### WHAT YOU NEED TO DO
Every line in the listing should be set down again verbatim.

- - -

$ cat config.mk
export PLATFORM = sky130hd
export DESIGN_NAME = spi_mode0_register_transaction_master
export DESIGN_NICKNAME = d
export VERILOG_FILES = /design/src/rtl/core/smtm_pkg.sv /design/src/rtl/core/smtm_front.sv /design/src/rtl/core/smtm_queue.sv /design/src/rtl/core/smtm_back.sv /design/src/rtl/core/spi_mode0_register_transaction_master.sv
export SDC_FILE = /design/constraint.sdc
export NUM_CORES = 1
export LEC_CHECK = 0
export ABC_AREA = 1
export BUFFER_PORTS_ARGS = -buffer_cell sky130_fd_sc_hd__buf_2
export CAP_MARGIN = 20
export CORE_AREA = 2 2 105 66
export CTS_BUF_LIST = sky130_fd_sc_hd__clkbuf_4
export CTS_CLUSTER_SIZE = 10
export DETAILED_ROUTE_END_ITERATION = 8
export DIE_AREA = 0 0 107 68
export MAX_ROUTING_LAYER = met4
export PLACE_DENSITY = 0.68
export SLEW_MARGIN = 30
export SYNTH_ARGS = -nofsm -noshare
export SYNTH_HDL_FRONTEND = slang
export SYNTH_SLANG_ARGS = --single-unit
export TNS_END_PERCENT = 1
$ cat constraint.sdc
create_clock -name clock -period 2.7 [get_ports clock]
set_input_delay 0.54 -clock clock [delete_from_list [all_inputs] [get_ports clock]]
set_output_delay 0.54 -clock clock [all_outputs]
set_load 0.01 [all_outputs]
$ cat src/rtl/core/smtm_pkg.sv
// Package of the SPI mode 0 register transaction master: types and constants.
// No dependencies; imported by every module of the block.
package smtm_pkg;

   localparam int WORD_BITS_DEFAULT   = 8;
   localparam int QUEUE_DEPTH_DEFAULT = 2;

   localparam logic [1:0] KIND_TICK = 2'd0;
   localparam logic [1:0] KIND_LOAD = 2'd1;
   localparam logic [1:0] KIND_END  = 2'd2;

   typedef enum logic [1:0] {
      OP_TICK,
      OP_LOAD,
      OP_END,
      OP_NOP
   } op_type;

   typedef struct packed {
      op_type     op;
      logic [7:0] tx_byte;
      logic       miso;
   } item_type;

   typedef struct packed {
      logic       cs_n;
      logic       sck;
      logic       mosi;
      logic       busy_res;
      logic       rx_valid;
      logic [7:0] rx_byte;
      logic       rx_is_status;
      logic       refused;
   } result_type;

   // Queue handshake between front and back.
   typedef struct packed {
      logic full;
      logic empty;
   } queue_status_type;

endpackage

- - -

### FINAL ANSWER
$ cat config.mk
export PLATFORM = sky130hd
export DESIGN_NAME = spi_mode0_register_transaction_master
export DESIGN_NICKNAME = d
export VERILOG_FILES = /design/src/rtl/core/smtm_pkg.sv /design/src/rtl/core/smtm_front.sv /design/src/rtl/core/smtm_queue.sv /design/src/rtl/core/smtm_back.sv /design/src/rtl/core/spi_mode0_register_transaction_master.sv
export SDC_FILE = /design/constraint.sdc
export NUM_CORES = 1
export LEC_CHECK = 0
export ABC_AREA = 1
export BUFFER_PORTS_ARGS = -buffer_cell sky130_fd_sc_hd__buf_2
export CAP_MARGIN = 20
export CORE_AREA = 2 2 105 66
export CTS_BUF_LIST = sky130_fd_sc_hd__clkbuf_4
export CTS_CLUSTER_SIZE = 10
export DETAILED_ROUTE_END_ITERATION = 8
export DIE_AREA = 0 0 107 68
export MAX_ROUTING_LAYER = met4
export PLACE_DENSITY = 0.68
export SLEW_MARGIN = 30
export SYNTH_ARGS = -nofsm -noshare
export SYNTH_HDL_FRONTEND = slang
export SYNTH_SLANG_ARGS = --single-unit
export TNS_END_PERCENT = 1
$ cat constraint.sdc
create_clock -name clock -period 2.7 [get_ports clock]
set_input_delay 0.54 -clock clock [delete_from_list [all_inputs] [get_ports clock]]
set_output_delay 0.54 -clock clock [all_outputs]
set_load 0.01 [all_outputs]
$ cat src/rtl/core/smtm_pkg.sv
// Package of the SPI mode 0 register transaction master: types and constants.
// No dependencies; imported by every module of the block.
package smtm_pkg;

   localparam int WORD_BITS_DEFAULT   = 8;
   localparam int QUEUE_DEPTH_DEFAULT = 2;

   localparam logic [1:0] KIND_TICK = 2'd0;
   localparam logic [1:0] KIND_LOAD = 2'd1;
   localparam logic [1:0] KIND_END  = 2'd2;

   typedef enum logic [1:0] {
      OP_TICK,
      OP_LOAD,
      OP_END,
      OP_NOP
   } op_type;

   typedef struct packed {
      op_type     op;
      logic [7:0] tx_byte;
      logic       miso;
   } item_type;

   typedef struct packed {
      logic       cs_n;
      logic       sck;
      logic       mosi;
      logic       busy_res;
      logic       rx_valid;
      logic [7:0] rx_byte;
      logic       rx_is_status;
      logic       refused;
   } result_type;

   // Queue handshake between front and back.
   typedef struct packed {
      logic full;
      logic empty;
   } queue_status_type;

endpackage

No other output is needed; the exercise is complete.